Common String Patterns

Pattern 1: Format Full Name

SELECT
    CONCAT_WS(' ', first_name, middle_initial || '.', last_name) AS formatted_name
FROM users;

Pattern 2: Mask Sensitive Data

-- Show last 4 digits of credit card
SELECT
    'XXXX-XXXX-XXXX-' || RIGHT(card_number, 4) AS masked_card
FROM payments;

Pattern 3: Extract Username from Email

SELECT
    email,
    SPLIT_PART(email, '@', 1) AS username
FROM customers;

Pattern 4: Validate Format

-- Find invalid phone numbers (not 10 digits)
SELECT phone
FROM customers
WHERE LENGTH(REGEXP_REPLACE(phone, '[^0-9]', '', 'g')) != 10;

Pattern 5: Search Across Multiple Columns

-- Search in name OR description
SELECT name, description
FROM products
WHERE name ILIKE '%laptop%'
   OR description ILIKE '%laptop%';

-- Better: Use concatenation
SELECT name, description
FROM products
WHERE CONCAT(name, ' ', description) ILIKE '%laptop%';

Full-Text Search (PostgreSQL)

Basic Text Search

-- Convert to tsvector (text search vector)
SELECT
    name,
    to_tsvector('english', description) AS search_vector
FROM products;

-- Search using to_tsquery
SELECT name, description
FROM products
WHERE to_tsvector('english', description) @@ to_tsquery('english', 'laptop & wireless');
-- Matches documents containing both 'laptop' AND 'wireless'

Text Search Operators

-- AND: &
WHERE to_tsvector('english', description) @@ to_tsquery('laptop & mouse');

-- OR: |
WHERE to_tsvector('english', description) @@ to_tsquery('laptop | mouse');

-- NOT: !
WHERE to_tsvector('english', description) @@ to_tsquery('laptop & !expensive');

-- Phrase search
WHERE to_tsvector('english', description) @@ phraseto_tsquery('wireless mouse');

Text Search Ranking

SELECT
    name,
    ts_rank(to_tsvector('english', description), query) AS rank
FROM products,
     to_tsquery('english', 'laptop & wireless') query
WHERE to_tsvector('english', description) @@ query
ORDER BY rank DESC;

Performance Tips

Index for LIKE

-- ❌ Slow: Can't use regular index
SELECT name FROM products
WHERE name LIKE '%laptop%';

-- ✅ Fast: Starts with (uses index)
SELECT name FROM products
WHERE name LIKE 'Laptop%';

CREATE INDEX idx_products_name ON products(name);

Trigram Index for Fuzzy Search (PostgreSQL)

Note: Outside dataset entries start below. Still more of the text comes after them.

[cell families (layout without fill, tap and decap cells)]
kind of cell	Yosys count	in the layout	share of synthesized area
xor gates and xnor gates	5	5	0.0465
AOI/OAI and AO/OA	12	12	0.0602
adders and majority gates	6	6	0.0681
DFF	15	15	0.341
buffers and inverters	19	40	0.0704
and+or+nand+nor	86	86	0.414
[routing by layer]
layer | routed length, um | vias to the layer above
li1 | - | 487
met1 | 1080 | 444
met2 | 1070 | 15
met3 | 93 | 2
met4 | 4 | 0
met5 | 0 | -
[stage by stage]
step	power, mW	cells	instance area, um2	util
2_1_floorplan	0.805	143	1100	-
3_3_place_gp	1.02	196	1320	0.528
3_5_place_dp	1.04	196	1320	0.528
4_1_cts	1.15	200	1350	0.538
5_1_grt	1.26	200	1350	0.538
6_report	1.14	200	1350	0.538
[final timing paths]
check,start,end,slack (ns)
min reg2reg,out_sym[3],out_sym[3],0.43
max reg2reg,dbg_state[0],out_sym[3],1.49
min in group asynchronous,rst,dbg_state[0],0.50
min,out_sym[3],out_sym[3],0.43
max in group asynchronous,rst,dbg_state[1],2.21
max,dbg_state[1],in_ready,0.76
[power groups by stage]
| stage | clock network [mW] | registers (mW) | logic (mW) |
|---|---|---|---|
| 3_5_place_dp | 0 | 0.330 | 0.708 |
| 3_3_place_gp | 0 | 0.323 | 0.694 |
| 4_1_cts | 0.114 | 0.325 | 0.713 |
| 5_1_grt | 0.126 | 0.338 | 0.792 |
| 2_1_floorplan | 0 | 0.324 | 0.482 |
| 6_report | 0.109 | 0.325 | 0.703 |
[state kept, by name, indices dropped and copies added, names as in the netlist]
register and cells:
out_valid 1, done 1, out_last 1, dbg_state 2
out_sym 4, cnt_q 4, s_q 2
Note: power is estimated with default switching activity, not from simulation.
==> config.mk <==
export PLATFORM = sky130hd
export DESIGN_NAME = id_ex_stage
export DESIGN_NICKNAME = d
export VERILOG_FILES = /design/src/rtl/id_ex_stage.sv
export SDC_FILE = /design/constraint.sdc
export NUM_CORES = 1
export LEC_CHECK = 0
export ABC_AREA = 0
export BUFFER_PORTS_ARGS = -buffer_cell sky130_fd_sc_hd__buf_4
export CAP_MARGIN = 20
export CORE_AREA = 2 2 160 162
export CTS_CLUSTER_DIAMETER = 200
export DETAILED_ROUTE_END_ITERATION = 10
export DIE_AREA = 0 0 162 164
export GPL_TIMING_DRIVEN = 0
export MAX_ROUTING_LAYER = met4
export PLACE_DENSITY = 0.67
export RECOVER_POWER = 25
export SKIP_LAST_GASP = 1
export SLEW_MARGIN = 15
export SYNTH_ARGS = -nofsm -noshare
export SYNTH_HDL_FRONTEND = slang
export SYNTH_SLANG_ARGS = --single-unit
==> constraint.sdc <==
create_clock -name clk -period 4.56 [get_ports clk]
set_input_delay 0.456 -clock clk [delete_from_list [all_inputs] [get_ports clk]]
set_output_delay 0.456 -clock clk [all_outputs]
set_load 0.005 [all_outputs]
==> src/rtl/id_ex_stage.sv <==
// ID/EX pipeline register for the RV32I core, with the EX-stage front end.
// Holds the decoded instruction and applies stall and flush to it.
// Forwards operands from MEM and WB and builds the ALU A/B operands.
// Raises load_use when decode needs the result of a load that is still in EX.
module id_ex_stage #(
    parameter int XLEN  = 32,
    parameter int RADDR = 5
) (
    input  logic             clk,
    input  logic             rst,
    input  logic             stall,
    input  logic             flush,
    input  logic             d_valid,
    input  logic [XLEN-1:0]  d_pc,
    input  logic [XLEN-1:0]  d_rs1_data,
    input  logic [XLEN-1:0]  d_rs2_data,
    input  logic [XLEN-1:0]  d_imm,
    input  logic [RADDR-1:0] d_rs1,
    input  logic [RADDR-1:0] d_rs2,
    input  logic [RADDR-1:0] d_rd,
    input  logic [2:0]       d_alu_ctrl,
    input  logic             d_a_src,
    input  logic             d_b_src,
    input  logic             d_reg_write,
    input  logic             d_mem_write,
    input  logic             d_mem_read,
    input  logic             d_branch,
    input  logic             d_jump,
    input  logic [RADDR-1:0] mem_rd,
    input  logic             mem_reg_write,
    input  logic [XLEN-1:0]  mem_alu_res,
    input  logic [RADDR-1:0] wb_rd,
    input  logic             wb_reg_write,
    input  logic [XLEN-1:0]  wb_result,
    output logic [XLEN-1:0]  alu_a,
    output logic [XLEN-1:0]  alu_b,
    output logic [2:0]       alu_ctrl,
    output logic [XLEN-1:0]  store_data,
    output logic [XLEN-1:0]  ex_pc,
    output logic [XLEN-1:0]  ex_imm,
    output logic [RADDR-1:0] ex_rd,
    output logic             ex_valid,
    output logic             ex_reg_write,
    output logic             ex_mem_write,
    output logic             ex_mem_read,
    output logic             ex_branch,
    output logic             ex_jump,
    output logic             load_use
);

    // One record holds the whole pipeline register, so a bubble is just all zeros.
    typedef struct packed {
        logic             valid;
        logic [XLEN-1:0]  pc;
        logic [XLEN-1:0]  rs1_data;
        logic [XLEN-1:0]  rs2_data;
        logic [XLEN-1:0]  imm;
        logic [RADDR-1:0] rs1;
        logic [RADDR-1:0] rs2;
        logic [RADDR-1:0] rd;
        logic [2:0]       alu_ctrl;
        logic             a_src;
        logic             b_src;
        logic             reg_write;
        logic             mem_write;
        logic             mem_read;
        logic             branch;
        logic             jump;
    } idex_t;

    idex_t ex_q, ex_d;
    idex_t dec_s;
    logic [XLEN-1:0] fwd_a_s, fwd_b_s;

    // Pick the newest value of a source register.  MEM is newer than WB.
    // x0 is never forwarded, because its register-file value is already 0.
    function automatic logic [XLEN-1:0] fwd_sel(
        input logic [RADDR-1:0] rs,
        input logic [XLEN-1:0]  reg_val,
        input logic [RADDR-1:0] m_rd,
        input logic             m_we,
        input logic [XLEN-1:0]  m_val,
        input logic [RADDR-1:0] w_rd,
        input logic             w_we,
        input logic [XLEN-1:0]  w_val
    );
        logic [XLEN-1:0] r;
        if (m_we && (m_rd != {RADDR{1'b0}}) && (m_rd == rs)) begin
            r = m_val;
        end else if (w_we && (w_rd != {RADDR{1'b0}}) && (w_rd == rs)) begin
            r = w_val;
        end else begin
            r = reg_val;
        end
        return r;
    endfunction

    // Pack the decode inputs into the pipeline-register record.
    always_comb begin
        dec_s           = '0;
        dec_s.valid     = d_valid;
        dec_s.pc        = d_pc;
        dec_s.rs1_data  = d_rs1_data;
        dec_s.rs2_data  = d_rs2_data;
        dec_s.imm       = d_imm;
        dec_s.rs1       = d_rs1;
        dec_s.rs2       = d_rs2;
        dec_s.rd        = d_rd;
        dec_s.alu_ctrl  = d_alu_ctrl;
        dec_s.a_src     = d_a_src;
        dec_s.b_src     = d_b_src;
        dec_s.reg_write = d_reg_write;
        dec_s.mem_write = d_mem_write;
        dec_s.mem_read  = d_mem_read;
        dec_s.branch    = d_branch;
        dec_s.jump      = d_jump;
    end

    // Next state of the pipeline register.  Flush beats stall, and stall beats capture.
    always_comb begin
        ex_d = ex_q;
        if (flush) begin
            ex_d = '0;
        end else if (stall) begin
            ex_d = ex_q;
        end else begin
            ex_d = dec_s;
        end
    end

    // Pipeline register.  An asynchronous reset leaves a bubble in the stage.
    always_ff @(posedge clk or posedge rst) begin
        if (rst) begin
            ex_q <= '0;
        end else begin
            ex_q <= ex_d;
        end
    end

    // Forward the operands and select the ALU inputs.  All paths are full width.
    always_comb begin
        fwd_a_s = fwd_sel(ex_q.rs1, ex_q.rs1_data, mem_rd, mem_reg_write, mem_alu_res,
                          wb_rd, wb_reg_write, wb_result);
        fwd_b_s = fwd_sel(ex_q.rs2, ex_q.rs2_data, mem_rd, mem_reg_write, mem_alu_res,
                          wb_rd, wb_reg_write, wb_result);
        if (ex_q.a_src) begin
            alu_a = ex_q.pc;
        end else begin
            alu_a = fwd_a_s;
        end
        if (ex_q.b_src) begin
            alu_b = ex_q.imm;
        end else begin
            alu_b = fwd_b_s;
        end
        store_data = fwd_b_s;
    end

    // Load-use hazard: decode reads the destination of a load that is still in EX.
    always_comb begin
        load_use = ex_q.mem_read && (ex_q.rd != {RADDR{1'b0}}) && d_valid &&
                   ((ex_q.rd == d_rs1) || (ex_q.rd == d_rs2));
    end

    assign alu_ctrl     = ex_q.alu_ctrl;
    assign ex_pc        = ex_q.pc;
    assign ex_imm       = ex_q.imm;
    assign ex_rd        = ex_q.rd;
    assign ex_valid     = ex_q.valid;
    assign ex_reg_write = ex_q.reg_write;
    assign ex_mem_write = ex_q.mem_write;
    assign ex_mem_read  = ex_q.mem_read;
    assign ex_branch    = ex_q.branch;
    assign ex_jump      = ex_q.jump;

endmodule
<file path="src/rtl/midi_pkg.sv">
// Shared MIDI definitions: status-nibble codes, encoder state type, message-length helpers.
package midi_pkg;

    localparam logic [3:0] NOTE_OFF   = 4'h8;
    localparam logic [3:0] NOTE_ON    = 4'h9;
    localparam logic [3:0] POLY_AT    = 4'hA;
    localparam logic [3:0] CTRL_CHG   = 4'hB;
    localparam logic [3:0] PROG_CHG   = 4'hC;
    localparam logic [3:0] CHAN_AT    = 4'hD;
    localparam logic [3:0] PITCH_BEND = 4'hE;
    localparam logic [3:0] SYS        = 4'hF;

    typedef enum logic [1:0] {
        S_IDLE,
        S_SEND_STATUS,
        S_SEND_D1,
        S_SEND_D2
    } enc_state_t;

    // Total bytes on the wire for a message, status byte included.
    function automatic logic [1:0] msg_len(input logic [7:0] status);
        logic [1:0] len;
        case (status[7:4])
            PROG_CHG, CHAN_AT: len = 2'd2;
            SYS:               len = 2'd1;
            default:           len = 2'd3;
        endcase
        return len;
    endfunction

    function automatic logic is_realtime(input logic [7:0] status);
        return status[7:3] == 5'b11111;
    endfunction

    function automatic logic is_channel(input logic [7:0] status);
        return status[7] && (status[7:4] != SYS);
    endfunction

endpackage

</file>
<file path="src/rtl/midi_uart_tx.sv">
// 8N1 serialiser: one byte per 10 bit times, LSB first; a new byte may be
// loaded in the last cycle of the stop bit so consecutive frames have no gap.
module midi_uart_tx #(
    parameter int BIT_CYC = 1600
) (
    input  logic       clk,
    input  logic       reset,
    input  logic       byte_valid,
    output logic       byte_ready,
    input  logic [7:0] byte_in,
    output logic       byte_done,
    output logic       busy,
    output logic       txd
);
    localparam int BW = $clog2(BIT_CYC);

    logic          active_q, active_d;
    logic          txd_q, txd_d;
    logic [BW-1:0] baud_q, baud_d;
    logic [3:0]    bit_q, bit_d;
    logic [8:0]    shift_q, shift_d;
    logic          bit_end;

    assign bit_end    = active_q && (baud_q == BW'(BIT_CYC - 1));
    assign byte_done  = bit_end && (bit_q == 4'd9);
    assign byte_ready = !active_q || byte_done;
    assign busy       = active_q;
    assign txd        = txd_q;

    always_comb begin
        active_d = active_q;
        txd_d    = txd_q;
        baud_d   = baud_q;
        bit_d    = bit_q;
        shift_d  = shift_q;
        if (active_q) begin
            if (bit_end) begin
                baud_d = '0;
                if (bit_q == 4'd9) begin
                    active_d = 1'b0;
                    txd_d    = 1'b1;
                    bit_d    = '0;
                end else begin
                    // a 1 is shifted in behind the data so the stop bit falls out last
                    bit_d   = bit_q + 4'd1;
                    txd_d   = shift_q[0];
                    shift_d = {1'b1, shift_q[8:1]};
                end
            end else begin
                baud_d = baud_q + 1'b1;
            end
        end
        if (byte_valid && byte_ready) begin
            active_d = 1'b1;
            txd_d    = 1'b0;
            baud_d   = '0;
            bit_d    = '0;
            shift_d  = {1'b1, byte_in};
        end
    end

    always_ff @(posedge clk) begin
        if (reset) begin
            active_q <= 1'b0;
            txd_q    <= 1'b1;
            baud_q   <= '0;
            bit_q    <= '0;
            shift_q  <= '1;
        end else begin
            active_q <= active_d;
            txd_q    <= txd_d;
            baud_q   <= baud_d;
            bit_q    <= bit_d;
            shift_q  <= shift_d;
        end
    end

endmodule

</file>
<file path="src/rtl/midi_tx_encoder.sv">
// MIDI event encoder: running-status suppression, idle forget timer, byte sequencing
// into the UART. First start bit the cycle after acceptance; ev_ready low until last stop bit ends.
module midi_tx_encoder
    import midi_pkg::*;
#(
    parameter int CLK_HZ       = 50_000_000,
    parameter int BAUD         = 31250,
    parameter int RUNNING_STAT = 1,
    parameter int RS_IDLE_CYC  = 15_000_000
) (
    input  logic       CLOCK_50,
    input  logic       reset,
    input  logic       ev_valid,
    output logic       ev_ready,
    input  logic [7:0] ev_status,
    input  logic [6:0] ev_data1,
    input  logic [6:0] ev_data2,
    output logic       ev_drop,
    output logic       busy,
    output logic       midi_txd
);
    localparam int BIT_CYC = CLK_HZ / BAUD;
    localparam int IW      = $clog2(RS_IDLE_CYC + 1);

    enc_state_t    state_q, state_d;
    logic [1:0]    len_q, len_d;
    logic [6:0]    d1_q, d1_d, d2_q, d2_d;
    logic [7:0]    rs_q, rs_d;
    logic          rs_vld_q, rs_vld_d;
    logic [IW-1:0] idle_q, idle_d;
    logic          drop_q, drop_d;
    logic          byte_vld, byte_rdy, byte_done;
    logic [7:0]    byte_dat;
    logic          xfer, suppress;

    assign ev_ready = (state_q == S_IDLE) && byte_rdy;
    assign xfer     = ev_valid && ev_ready;
    assign suppress = (RUNNING_STAT != 0) && rs_vld_q && is_channel(ev_status)
                      && (ev_status == rs_q);
    assign ev_drop  = drop_q;

    always_comb begin
        state_d  = state_q;
        len_d    = len_q;
        d1_d     = d1_q;
        d2_d     = d2_q;
        rs_d     = rs_q;
        rs_vld_d = rs_vld_q;
        idle_d   = '0;
        drop_d   = 1'b0;
        byte_vld = 1'b0;
        byte_dat = {1'b0, d1_q};

        if (state_q == S_IDLE && !xfer) begin
            if (idle_q == IW'(RS_IDLE_CYC - 1)) rs_vld_d = 1'b0;
            else                                idle_d   = idle_q + 1'b1;
        end

        case (state_q)
            S_IDLE: begin
                if (xfer) begin
                    if (!ev_status[7]) begin
                        drop_d = 1'b1;
                    end else begin
                        len_d    = msg_len(ev_status);
                        d1_d     = ev_data1;
                        d2_d     = ev_data2;
                        byte_vld = 1'b1;
                        if (suppress) begin
                            byte_dat = {1'b0, ev_data1};
                            state_d  = S_SEND_D1;
                        end else begin
                            byte_dat = ev_status;
                            state_d  = S_SEND_STATUS;
                        end
                        // realtime bytes may interleave without disturbing running status
                        if (is_channel(ev_status)) begin
                            rs_d     = ev_status;
                            rs_vld_d = 1'b1;
                        end else if (!is_realtime(ev_status)) begin
                            rs_vld_d = 1'b0;
                        end
                    end
                end
            end
            S_SEND_STATUS: begin
                if (byte_done) begin
                    if (len_q == 2'd1) begin
                        state_d = S_IDLE;
                    end else begin
                        byte_vld = 1'b1;
                        byte_dat = {1'b0, d1_q};
                        state_d  = S_SEND_D1;
                    end
                end
            end
            S_SEND_D1: begin
                if (byte_done) begin
                    if (len_q == 2'd3) begin
                        byte_vld = 1'b1;
                        byte_dat = {1'b0, d2_q};
                        state_d  = S_SEND_D2;
                    end else begin
                        state_d = S_IDLE;
                    end
                end
            end
            S_SEND_D2: begin
                if (byte_done) state_d = S_IDLE;
            end
            default: state_d = S_IDLE;
        endcase
    end

    always_ff @(posedge CLOCK_50) begin
        if (reset) begin
            state_q  <= S_IDLE;
            len_q    <= '0;
            d1_q     <= '0;
            d2_q     <= '0;
            rs_q     <= '0;
            rs_vld_q <= 1'b0;
            idle_q   <= '0;
            drop_q   <= 1'b0;
        end else begin
            state_q  <= state_d;
            len_q    <= len_d;
            d1_q     <= d1_d;
            d2_q     <= d2_d;
            rs_q     <= rs_d;
            rs_vld_q <= rs_vld_d;
            idle_q   <= idle_d;
            drop_q   <= drop_d;
        end
    end

    midi_uart_tx #(
        .BIT_CYC(BIT_CYC)
    ) u_uart (
        .clk        (CLOCK_50),
        .reset      (reset),
        .byte_valid (byte_vld),
        .byte_ready (byte_rdy),
        .byte_in    (byte_dat),
        .byte_done  (byte_done),
        .busy       (busy),
        .txd        (midi_txd)
    );

endmodule
</file>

-- Enable pg_trgm extension
CREATE EXTENSION pg_trgm;

-- Create trigram index
CREATE INDEX idx_products_name_trgm ON products USING gin(name gin_trgm_ops);

-- Now LIKE '%pattern%' is fast!
SELECT name FROM products
WHERE name ILIKE '%laptop%';

Full-Text Search Index

-- Add tsvector column
ALTER TABLE products ADD COLUMN search_vector tsvector;

-- Populate search vector
UPDATE products
SET search_vector = to_tsvector('english', COALESCE(name, '') || ' ' || COALESCE(description, ''));

-- Create GIN index
CREATE INDEX idx_products_search ON products USING gin(search_vector);

-- Fast full-text search
SELECT name FROM products
WHERE search_vector @@ to_tsquery('laptop & wireless');

Common Mistakes

Mistake 1: Case-Sensitive Search

-- ❌ Won't match 'Alice'
SELECT name FROM customers
WHERE name LIKE 'alice%';

-- ✅ Case-insensitive
SELECT name FROM customers
WHERE name ILIKE 'alice%';

Mistake 2: NULL Concatenation

-- ❌ Returns NULL if middle_name is NULL
SELECT first_name || ' ' || middle_name || ' ' || last_name
FROM users;

-- ✅ Handle NULLs
SELECT CONCAT_WS(' ', first_name, middle_name, last_name)
FROM users;

Mistake 3: Inefficient Wildcards

-- ❌ Can't use index (starts with %)
WHERE name LIKE '%laptop%'

-- ✅ Uses index (starts with text)
WHERE name LIKE 'laptop%'

Practice Exercises

Exercise 1

Find all customers whose email ends with 'gmail.com'.

Solution

SELECT name, email
FROM customers
WHERE email LIKE '%gmail.com';

-- Or using regex
SELECT name, email
FROM customers
WHERE email ~ '@gmail\.com$';

Exercise 2

Convert all product names to uppercase and remove leading/trailing spaces.

Solution

SELECT
    name AS original,
    UPPER(TRIM(name)) AS cleaned
FROM products;

-- Update in place
UPDATE products
SET name = UPPER(TRIM(name));

Exercise 3

Extract the first word from product names.

Solution

SELECT
    name,
    SPLIT_PART(name, ' ', 1) AS first_word
FROM products;

-- Or using SUBSTRING
SELECT
    name,
    SUBSTRING(name FROM 1 FOR POSITION(' ' IN name) - 1) AS first_word
FROM products;

Exercise 4

Find products with names containing numbers.

Solution

-- Using regex
SELECT name
FROM products
WHERE name ~ '[0-9]';

-- Using LIKE (less precise)
SELECT name
FROM products
WHERE name LIKE '%0%' OR name LIKE '%1%' OR name LIKE '%2%'
   OR name LIKE '%3%' OR name LIKE '%4%' OR name LIKE '%5%'
   OR name LIKE '%6%' OR name LIKE '%7%' OR name LIKE '%8%'
   OR name LIKE '%9%';

Key Takeaways

✅ CONCAT/|| joins strings together
✅ UPPER/LOWER converts case
✅ TRIM/LTRIM/RTRIM removes whitespace
✅ SUBSTRING/LEFT/RIGHT extracts parts of strings
✅ LIKE matches patterns (%, _)
✅ ILIKE is case-insensitive (PostgreSQL)
✅ Regular expressions (~, REGEXP_REPLACE) for advanced patterns
✅ STRING_AGG concatenates rows
✅ Full-text search for complex text queries
✅ Indexes improve LIKE and text search performance

Next Steps

Congratulations! You've completed Module 6 and mastered advanced query techniques including subqueries, CTEs, CASE statements, DISTINCT, LIMIT/pagination, and string functions.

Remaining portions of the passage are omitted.